2015 Gohap34826 Compensation (as stated)

Plaintiff

○ ○

Seoul Mapo-gu World Cup 36 Street

Attorney Han-chul et al., Counsel for the defendant

1. Lighting ○;

2. Round;

Defendants’ Address, Mapo-gu Seoul Mapo-gu World Cup 235, 200

Si Young Apartment)

Conclusion of Pleadings

September 8, 2016

Imposition of Judgment

October 13, 2016

Text

1. The plaintiff's claims against the defendants are all dismissed.

2. The costs of lawsuit shall be borne by the Plaintiff.

Purport of claim

The defendants are engaged in cosmetic business or third parties until October 31, 2024 in Seoul Special Metropolitan City area.

No license shall be allowed to run the cosmetic business.
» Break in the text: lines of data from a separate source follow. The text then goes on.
`config.mk`:
```
export PLATFORM = sky130hd
export DESIGN_NAME = game_ctrl
export DESIGN_NICKNAME = d
export VERILOG_FILES = /design/src/rtl/game_ctrl.sv
export SDC_FILE = /design/constraint.sdc
export NUM_CORES = 1
export LEC_CHECK = 0
export ABC_CLOCK_PERIOD_IN_PS = 23100
export BUFFER_PORTS_ARGS = -buffer_cell sky130_fd_sc_hd__buf_2
export CAP_MARGIN = 25
export CORE_ASPECT_RATIO = 1.75
export CORE_MARGIN = 2
export CORE_UTILIZATION = 30
export DETAILED_ROUTE_END_ITERATION = 6
export PLACE_DENSITY_LB_ADDON = 0.1
export SYNTH_ARGS = -nofsm -noshare
export SYNTH_HDL_FRONTEND = slang
export SYNTH_SLANG_ARGS = --single-unit
export TNS_END_PERCENT = 10
```
`constraint.sdc`:
```
create_clock -name clk -period 23.1 [get_ports clk]
set_input_delay 4.62 -clock clk [delete_from_list [all_inputs] [get_ports clk]]
set_output_delay 4.62 -clock clk [all_outputs]
set_load 0.05 [all_outputs]
```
The Defendants shall each of the Plaintiff KRW 77,00,000 and KRW 000.

For this, 5% per annum from January 4, 2015 to the service date of a copy of the complaint in this case, and from the following day:

C. By the day of full payment, 20% interest per annum shall be paid.

Reasons

1. Basic facts

A. From July 2010 to October 30, 2014, the Defendants, both married and married, operated the cosmetic room with the trade name of “○○○○○○○○” (hereinafter “instant cosmetic room”).

B. On September 4, 2014, in order to operate the cosmetic of this case at the instant store, the Plaintiff: (a) transferred all the facilities, such as the equipment of the cosmetic of this case, to KRW 77,00,000,000,000 on the day of the contract; (b) paid KRW 8,000,000 on October 9, 2014; and (c) agreed that the payment date of the remaining amount of rights may be extended by October 30, 2014 (hereinafter “instant contract”).
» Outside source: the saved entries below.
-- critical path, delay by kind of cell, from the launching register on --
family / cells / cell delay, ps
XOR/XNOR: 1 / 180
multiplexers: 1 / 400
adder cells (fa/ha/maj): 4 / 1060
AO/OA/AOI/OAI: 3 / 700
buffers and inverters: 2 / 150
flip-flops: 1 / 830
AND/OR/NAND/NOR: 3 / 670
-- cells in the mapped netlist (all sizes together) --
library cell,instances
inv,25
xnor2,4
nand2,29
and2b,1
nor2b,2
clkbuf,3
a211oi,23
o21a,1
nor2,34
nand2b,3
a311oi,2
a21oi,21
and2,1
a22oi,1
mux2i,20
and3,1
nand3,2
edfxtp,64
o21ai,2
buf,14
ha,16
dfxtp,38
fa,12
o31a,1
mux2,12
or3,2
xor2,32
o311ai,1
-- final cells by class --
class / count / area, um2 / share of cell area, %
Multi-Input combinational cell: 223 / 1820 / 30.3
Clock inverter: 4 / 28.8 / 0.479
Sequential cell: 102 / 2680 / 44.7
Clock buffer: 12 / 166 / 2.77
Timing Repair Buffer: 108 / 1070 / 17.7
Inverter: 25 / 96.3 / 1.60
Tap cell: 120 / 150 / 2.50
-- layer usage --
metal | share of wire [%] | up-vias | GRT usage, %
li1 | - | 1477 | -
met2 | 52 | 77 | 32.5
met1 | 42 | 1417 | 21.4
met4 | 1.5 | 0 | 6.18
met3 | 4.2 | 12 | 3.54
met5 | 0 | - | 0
C. On October 28, 2014, the Plaintiff entered into a lease agreement between Ma○○ and Ma○○ with respect to the instant store with a rental deposit of KRW 33 million, monthly rent of KRW 1.65 million, and period of lease from November 1, 2014 to November 1, 2016. At that time, the Plaintiff, instead of directly paying the said rental deposit of KRW 33 million to the pre-existing lessee, was to pay KRW 33 million to the pre-existing lessee instead of paying the said deposit.

D. After that, on October 30, 2014, Defendant No. ○○, representing the Plaintiff and the Defendants, concluded a transfer contract with the purchase price of KRW 110 million, including the above KRW 30 million in total, which the Plaintiff paid to the Defendants instead of direct payment to the lessor ○○○, and KRW 70 million in total, as stated in the above paragraph (b) (hereinafter “instant transfer contract”). Accordingly, the transfer contract of this case was concluded (hereinafter “instant transfer contract”).
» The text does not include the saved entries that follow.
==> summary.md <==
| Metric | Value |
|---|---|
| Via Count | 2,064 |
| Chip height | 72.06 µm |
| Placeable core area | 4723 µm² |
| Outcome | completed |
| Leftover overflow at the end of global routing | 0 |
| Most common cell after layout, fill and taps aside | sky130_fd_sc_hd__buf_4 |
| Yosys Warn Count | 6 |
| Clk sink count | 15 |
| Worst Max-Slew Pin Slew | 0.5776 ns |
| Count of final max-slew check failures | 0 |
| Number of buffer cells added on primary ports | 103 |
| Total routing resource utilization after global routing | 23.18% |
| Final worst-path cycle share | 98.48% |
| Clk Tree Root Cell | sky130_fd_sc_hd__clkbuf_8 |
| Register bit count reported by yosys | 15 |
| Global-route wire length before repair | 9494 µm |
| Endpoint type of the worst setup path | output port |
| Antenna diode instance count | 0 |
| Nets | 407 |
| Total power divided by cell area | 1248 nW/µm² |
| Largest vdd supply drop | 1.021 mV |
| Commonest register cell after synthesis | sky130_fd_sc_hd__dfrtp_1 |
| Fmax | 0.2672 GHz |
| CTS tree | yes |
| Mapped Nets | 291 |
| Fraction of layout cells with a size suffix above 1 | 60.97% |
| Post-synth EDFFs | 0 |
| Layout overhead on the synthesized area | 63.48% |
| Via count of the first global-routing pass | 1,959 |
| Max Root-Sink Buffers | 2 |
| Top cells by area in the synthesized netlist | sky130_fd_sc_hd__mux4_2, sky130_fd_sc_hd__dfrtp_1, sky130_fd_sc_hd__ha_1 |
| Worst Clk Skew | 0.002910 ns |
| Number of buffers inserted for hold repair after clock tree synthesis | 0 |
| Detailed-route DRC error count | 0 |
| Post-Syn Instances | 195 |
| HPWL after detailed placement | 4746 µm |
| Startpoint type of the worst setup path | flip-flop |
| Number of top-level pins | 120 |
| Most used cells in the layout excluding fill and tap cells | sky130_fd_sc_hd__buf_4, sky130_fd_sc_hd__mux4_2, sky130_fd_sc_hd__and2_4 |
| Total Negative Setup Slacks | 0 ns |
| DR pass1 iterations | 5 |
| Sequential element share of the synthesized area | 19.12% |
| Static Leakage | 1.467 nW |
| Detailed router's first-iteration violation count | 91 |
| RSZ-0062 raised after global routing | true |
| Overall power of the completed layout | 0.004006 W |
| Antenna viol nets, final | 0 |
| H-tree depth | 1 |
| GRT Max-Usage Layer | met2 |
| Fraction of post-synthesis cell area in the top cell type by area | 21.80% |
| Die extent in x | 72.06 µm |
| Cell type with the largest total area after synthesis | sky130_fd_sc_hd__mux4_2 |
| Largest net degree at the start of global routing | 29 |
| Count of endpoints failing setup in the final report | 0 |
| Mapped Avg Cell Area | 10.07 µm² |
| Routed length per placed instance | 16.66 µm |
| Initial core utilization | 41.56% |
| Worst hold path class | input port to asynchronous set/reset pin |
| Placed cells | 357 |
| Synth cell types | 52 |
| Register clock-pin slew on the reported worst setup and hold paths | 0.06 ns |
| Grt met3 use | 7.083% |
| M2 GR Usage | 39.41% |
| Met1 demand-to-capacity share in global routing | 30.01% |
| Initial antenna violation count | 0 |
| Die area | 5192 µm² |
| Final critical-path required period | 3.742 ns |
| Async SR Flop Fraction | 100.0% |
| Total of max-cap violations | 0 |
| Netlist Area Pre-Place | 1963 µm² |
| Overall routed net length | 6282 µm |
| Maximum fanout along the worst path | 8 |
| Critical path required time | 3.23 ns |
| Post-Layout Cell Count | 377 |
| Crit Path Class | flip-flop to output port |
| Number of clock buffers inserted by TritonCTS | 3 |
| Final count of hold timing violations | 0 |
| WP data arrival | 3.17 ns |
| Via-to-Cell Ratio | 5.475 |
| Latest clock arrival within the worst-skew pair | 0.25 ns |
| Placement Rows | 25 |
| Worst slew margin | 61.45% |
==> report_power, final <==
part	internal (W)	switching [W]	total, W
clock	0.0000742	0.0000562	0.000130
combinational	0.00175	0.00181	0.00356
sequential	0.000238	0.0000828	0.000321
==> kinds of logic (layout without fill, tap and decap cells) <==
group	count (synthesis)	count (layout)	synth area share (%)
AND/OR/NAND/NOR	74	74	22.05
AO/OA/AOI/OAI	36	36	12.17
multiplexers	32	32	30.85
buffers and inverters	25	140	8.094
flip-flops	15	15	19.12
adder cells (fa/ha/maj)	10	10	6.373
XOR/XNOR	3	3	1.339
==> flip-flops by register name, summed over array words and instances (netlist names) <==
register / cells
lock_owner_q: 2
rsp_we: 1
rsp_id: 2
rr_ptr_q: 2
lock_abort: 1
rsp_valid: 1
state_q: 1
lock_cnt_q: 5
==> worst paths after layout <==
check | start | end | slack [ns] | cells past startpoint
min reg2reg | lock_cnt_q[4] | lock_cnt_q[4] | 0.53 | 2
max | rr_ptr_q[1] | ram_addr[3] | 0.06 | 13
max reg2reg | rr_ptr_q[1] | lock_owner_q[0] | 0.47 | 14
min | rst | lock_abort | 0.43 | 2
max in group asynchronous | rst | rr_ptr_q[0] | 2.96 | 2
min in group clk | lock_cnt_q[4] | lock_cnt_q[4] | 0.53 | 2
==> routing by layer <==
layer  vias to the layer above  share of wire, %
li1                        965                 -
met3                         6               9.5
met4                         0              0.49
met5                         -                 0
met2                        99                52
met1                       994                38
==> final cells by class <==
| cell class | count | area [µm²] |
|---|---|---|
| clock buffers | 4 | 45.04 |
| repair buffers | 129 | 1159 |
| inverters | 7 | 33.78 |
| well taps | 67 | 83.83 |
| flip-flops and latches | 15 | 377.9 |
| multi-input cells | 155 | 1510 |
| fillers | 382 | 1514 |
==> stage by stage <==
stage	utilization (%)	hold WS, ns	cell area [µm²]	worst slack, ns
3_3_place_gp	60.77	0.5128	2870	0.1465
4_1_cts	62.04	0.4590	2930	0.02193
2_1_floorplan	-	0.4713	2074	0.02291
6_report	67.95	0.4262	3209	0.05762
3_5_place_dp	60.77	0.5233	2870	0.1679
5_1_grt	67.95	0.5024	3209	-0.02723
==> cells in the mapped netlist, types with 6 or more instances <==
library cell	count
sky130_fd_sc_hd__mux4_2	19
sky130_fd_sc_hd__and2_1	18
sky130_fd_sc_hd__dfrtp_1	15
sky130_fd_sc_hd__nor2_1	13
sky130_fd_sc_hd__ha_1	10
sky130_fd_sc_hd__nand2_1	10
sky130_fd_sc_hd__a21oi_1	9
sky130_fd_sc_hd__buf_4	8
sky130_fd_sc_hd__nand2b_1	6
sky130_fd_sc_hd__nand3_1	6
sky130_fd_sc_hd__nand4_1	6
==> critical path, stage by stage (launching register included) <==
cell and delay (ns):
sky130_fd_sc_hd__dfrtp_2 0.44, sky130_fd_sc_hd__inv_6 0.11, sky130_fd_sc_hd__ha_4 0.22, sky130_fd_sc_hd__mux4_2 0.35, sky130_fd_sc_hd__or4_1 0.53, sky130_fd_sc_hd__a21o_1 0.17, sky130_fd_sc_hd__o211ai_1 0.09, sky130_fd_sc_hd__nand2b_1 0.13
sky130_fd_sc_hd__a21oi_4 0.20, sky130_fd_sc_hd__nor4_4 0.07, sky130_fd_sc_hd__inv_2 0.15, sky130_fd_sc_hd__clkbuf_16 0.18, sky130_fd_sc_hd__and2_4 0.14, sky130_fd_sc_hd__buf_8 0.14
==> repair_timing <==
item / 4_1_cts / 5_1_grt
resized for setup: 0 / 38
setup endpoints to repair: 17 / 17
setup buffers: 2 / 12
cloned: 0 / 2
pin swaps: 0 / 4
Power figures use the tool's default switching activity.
around that time, the Plaintiff paid the said KRW 10 million to the Defendants, and continued to use the trade name “○○○○○○○○○” at the instant store after reporting the change of the business operator from October 31, 2014, and operated the beauty room.

E. On the other hand, around January 4, 2015, the Defendants opened a beauty room in the name of approximately 390 meters away from the beauty room of this case, "Seongsan 2-dong, Mapo-gu, Seoul."

[Ground of recognition] Facts without dispute, Gap evidence Nos. 1 and 4, Gap evidence Nos. 2, 5 and 10, and the purport of the whole pleadings

2. The plaintiff's assertion and judgment

A. The plaintiff's assertion

As the transfer of the cosmetic constitutes a business transfer under the Commercial Act, the Defendants are obliged not to engage in competitive business in Seoul where the cosmetic is located under Article 41(1) of the Commercial Act. Nevertheless, the Defendants are obliged to pay KRW 70 million in total, including KRW 50,700,000,000 for the Plaintiff’s operating loss of business due to breach of the duty to prohibit competitive business, and KRW 77,000,000,000,000,000,000,000,000,000,000,000,000,000,000,000,000,000,000,000,000,000,000,000,000 won.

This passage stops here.